Hormones are at the center of control for a myriad of biochemical reactions and metabolism. Indeed, the name of the substances is fittingly derived from the Greek word horman, meaning "to set in motion." These chemical messengers act primarily by inducing or repressing enzyme regulation and the synthesis of enzymes. The mechanism of action of hormones was first delineated by the work of Earl Sutherland and Edwin Krebs, studying the actions of epinephrine. Epinephrine does not actually enter the cells that it affects, but instead triggers a biochemical response by binding to receptor sites on the cellular surface, setting into motion a series of biochemical events. These intracellular events are the result of a second messenger, another small molecule called cyclic AMP (cAMP) that stimulates enzyme production. Today, we know that essentially all hormones act as a first messenger by binding to specific receptor sites on a cell surface to trigger the induction of a series of events, although they do not always involve a second messenger.


Many chemicals mimic steroid hormones and bind to the natural cellular receptors for these biochemicals. The potent synthetic estrogen diethylstilbestrol is an example of a hormone agonist, an analogue of a steroid that binds productively to a receptor and simulates the action of the endogenous hormone. This compound is about 10 times more potent than other natural estrogens, and it has been widely used in purifying and characterizing cellular estrogen receptors. The synthetic hormone has also been used to stimulate growth of beef cattle and was extensively prescribed to prevent miscarriages in pregnant women from the 1940s to the 1970s. Unfortunately, diethylstilbestrol has been found to have some carcinogenic activity, which has severely limited its uses in humans and animals. Many other hormone mimics have been of significant concern as well and are often implicated in development and reproductive abnormalities found in wildlife, though their effects on humans are often considered somewhat more ambiguous.
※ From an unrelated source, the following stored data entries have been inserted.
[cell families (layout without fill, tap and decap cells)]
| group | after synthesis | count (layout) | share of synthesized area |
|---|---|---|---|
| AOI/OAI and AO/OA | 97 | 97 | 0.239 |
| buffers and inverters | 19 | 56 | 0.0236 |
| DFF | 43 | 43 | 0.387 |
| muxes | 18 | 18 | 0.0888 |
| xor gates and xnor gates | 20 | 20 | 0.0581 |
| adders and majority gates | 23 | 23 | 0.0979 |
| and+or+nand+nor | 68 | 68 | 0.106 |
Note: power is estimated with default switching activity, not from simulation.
In fact, certain chemicals that mimic hormones continue to be utilized extensively by humans, especially in the treatment of medical disorders and as components of oral contraceptives.
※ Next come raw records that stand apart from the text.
===== src/pmt_regs_config.svh =====
`ifndef PMT_REGS_CONFIG_SVH
`define PMT_REGS_CONFIG_SVH

// bus widths
`define PMT_DATA_W      32
`define PMT_ADDR_W      16

// word index inside a page, taken from address bits 8:2
`define PMT_IDX_W       7

// page numbers, address bits 15:9
`define PMT_PAGE_REGS   7'd0
`define PMT_PAGE_INFO   7'd8

// returned for unmapped or misaligned reads
`define PMT_DEAD_WORD   32'h00DEAD00

// five words of four characters, first characters in the top word
`define PMT_VERSION     "PCG1_PMTM_v1.0      "

`endif


===== src/pmt_regs_pkg.sv =====
`include "pmt_regs_config.svh"

package pmt_regs_pkg;

    ////////////////////////////////////////
    // host bus
    ////////////////////////////////////////
    typedef logic [`PMT_DATA_W-1:0] reg_word_t;
    typedef logic [`PMT_ADDR_W-1:0] reg_addr_t;

    // address split into page and word index
    typedef logic [`PMT_IDX_W-1:0] reg_idx_t;
    typedef logic [`PMT_ADDR_W-`PMT_IDX_W-3:0] reg_page_t;

    ////////////////////////////////////////
    // register fields
    ////////////////////////////////////////
    // thresholds and adc offset
    typedef logic [15:0] thre_t;

    // pmt high voltage dac code
    typedef logic [11:0] dac_code_t;

    // event counters from the datapath
    typedef logic [`PMT_DATA_W-1:0] cnt_t;

endpackage


===== src/reg_bank_if.sv =====
`timescale 1ns/1ps

interface reg_bank_if;
    import pmt_regs_pkg::*;

    // write side, one page
    logic      wr_en;
    reg_idx_t  idx;
    reg_word_t wr_data;

    // read side, combinational from the bank
    reg_word_t rd_data;
    logic      hit;

    modport ctrl (output wr_en, idx, wr_data, input rd_data, hit);

    modport bank (input wr_en, idx, wr_data, output rd_data, hit);

    // info page has no writable state
    modport rd_only (input idx, output rd_data, hit);

endinterface


===== src/pmt_reg_ctrl.sv =====
`timescale 1ns/1ps
`include "pmt_regs_config.svh"

module pmt_reg_ctrl (
    input  logic                  clk_i,
    input  logic                  reset_i,
    input  logic                  wr_en_i,
    input  logic                  rd_en_i,
    input  pmt_regs_pkg::reg_addr_t addr_i,
    input  pmt_regs_pkg::reg_word_t wr_data_i,
    output logic                  rd_vld_o,
    output pmt_regs_pkg::reg_word_t rd_data_o,
    reg_bank_if.ctrl              analog_bus,
    reg_bank_if.ctrl              acc_bus,
    reg_bank_if.ctrl              info_bus
);
    import pmt_regs_pkg::*;

    reg_page_t page;
    reg_idx_t  idx;
    logic      aligned;
    logic      in_regs;
    logic      in_info;
    reg_word_t rd_word;
    reg_word_t rd_data_q;
    logic      rd_vld_q;

    ////////////////////////////////////////
    // address decode
    ////////////////////////////////////////
    assign page    = addr_i[`PMT_ADDR_W-1:`PMT_IDX_W+2];
    assign idx     = addr_i[`PMT_IDX_W+1:2];
    assign aligned = (addr_i[1:0] == 2'b00);
    assign in_regs = aligned && (page == `PMT_PAGE_REGS);
    assign in_info = aligned && (page == `PMT_PAGE_INFO);

    // both page 0 banks see the same strobe, each keeps its own indices
    assign analog_bus.wr_en   = wr_en_i && in_regs;
    assign analog_bus.idx     = idx;
    assign analog_bus.wr_data = wr_data_i;
    assign acc_bus.wr_en      = wr_en_i && in_regs;
    assign acc_bus.idx        = idx;
    assign acc_bus.wr_data    = wr_data_i;

    // read only page
    assign info_bus.wr_en   = 1'b0;
    assign info_bus.idx     = idx;
    assign info_bus.wr_data = wr_data_i;

    ////////////////////////////////////////
    // read path
    ////////////////////////////////////////
    always_comb begin
        rd_word = `PMT_DEAD_WORD;
        if (in_regs && analog_bus.hit) begin
            rd_word = analog_bus.rd_data;
        end else if (in_regs && acc_bus.hit) begin
            rd_word = acc_bus.rd_data;
        end else if (in_info && info_bus.hit) begin
            rd_word = info_bus.rd_data;
        end
    end

    always_ff @(posedge clk_i) begin
        if (reset_i) begin
            rd_vld_q <= 1'b0;
        end else begin
            rd_vld_q <= rd_en_i;
        end
    end

    // data holds until the next read
    always_ff @(posedge clk_i) begin
        if (rd_en_i) begin
            rd_data_q <= rd_word;
        end
    end

    assign rd_vld_o  = rd_vld_q;
    assign rd_data_o = rd_data_q;

endmodule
A great number of hormones have been identified in the human body and have been found to be secreted by a number of different organs. Hormone-producing organs are typically considered to be part of the endocrine system, which in mammals is chiefly comprised of the thyroid, pituitary, parathyroid, and adrenal glands as well as the ovaries, testes, pancreas, hypothalamus, and sections of the gastrointestinal tract. Traditionally, the hormones produced by the endocrine system have been viewed as blood-borne secretions that leave their organ of origin and travel through the circulatory system to reach target cells. However, some hormones have been found to bypass this blood distribution routine and are instead diffused across the membranes of cells. Moreover, hormones that do travel through the blood are not usually able to do so freely. Most of the chemical messengers, including all of the steroid hormones, which are extremely hydrophobic, are carried through the circulatory system bound to a special variety of plasma proteins.
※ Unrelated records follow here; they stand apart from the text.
--- config.mk ---
export PLATFORM = sky130hd
export DESIGN_NAME = plic_top
export DESIGN_NICKNAME = d
export VERILOG_FILES = /design/src/rtl/plic_cfg_pkg.sv /design/src/rtl/plic_bus_pkg.sv /design/src/rtl/plic_top.sv /design/src/rtl/plic_core.sv /design/src/rtl/plic_arbiter.sv /design/src/rtl/plic_gateway.sv /design/src/rtl/plic_wb_slave.sv
export SDC_FILE = /design/constraint.sdc
export NUM_CORES = 1
export LEC_CHECK = 0
export ABC_CLOCK_PERIOD_IN_PS = 10300
export BUFFER_PORTS_ARGS = -buffer_cell sky130_fd_sc_hd__buf_2
export CAP_MARGIN = 20
export CORE_AREA = 2 2 212 130
export CTS_CLUSTER_DIAMETER = 200
export CTS_CLUSTER_SIZE = 10
export DETAILED_ROUTE_END_ITERATION = 10
export DIE_AREA = 0 0 214 132
export PLACE_DENSITY = 0.79
export SYNTH_ARGS = -nofsm -noshare
export SYNTH_HDL_FRONTEND = slang
export SYNTH_SLANG_ARGS = --single-unit
--- constraint.sdc ---
create_clock -name clk -period 10.3 [get_ports clk]
set_clock_uncertainty 0.05 [all_clocks]
set_input_delay 2.06 -clock clk [delete_from_list [all_inputs] [get_ports clk]]
set_output_delay 2.06 -clock clk [all_outputs]
set_load 0.005 [all_outputs]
Proper hormone production and balance is extremely important to humans, and any problems with the endocrine system can have pronounced effects. For example, if the thyroid gland produces excessive amounts of hormones, the result is hyperthyroidism, a condition characterized by elevated heart rate and blood pressure, tremors, nervousness, weight loss, bulging eyes, and goiter. Contrariwise, a sluggish thyroid gland may secrete only exceedingly low levels of hormones, leading to hypothyroidism, the symptoms of which include weight gain, decreased heart rate, slowed speech, dry skin, and hair loss. Another good example of the importance of hormonal balance in the body is the growth hormone produced by the pituitary gland. If too much of the hormone is secreted, the body continues to grow past its normal dimensions, sometimes resulting in gigantism. In instances of too little growth hormone, however, normal development is impeded, which is occasionally the cause of dwarfism. Diabetes mellitus, Cushing's syndrome, and adrenal insufficiency are a few of the many other hormone-related disorders that have been identified.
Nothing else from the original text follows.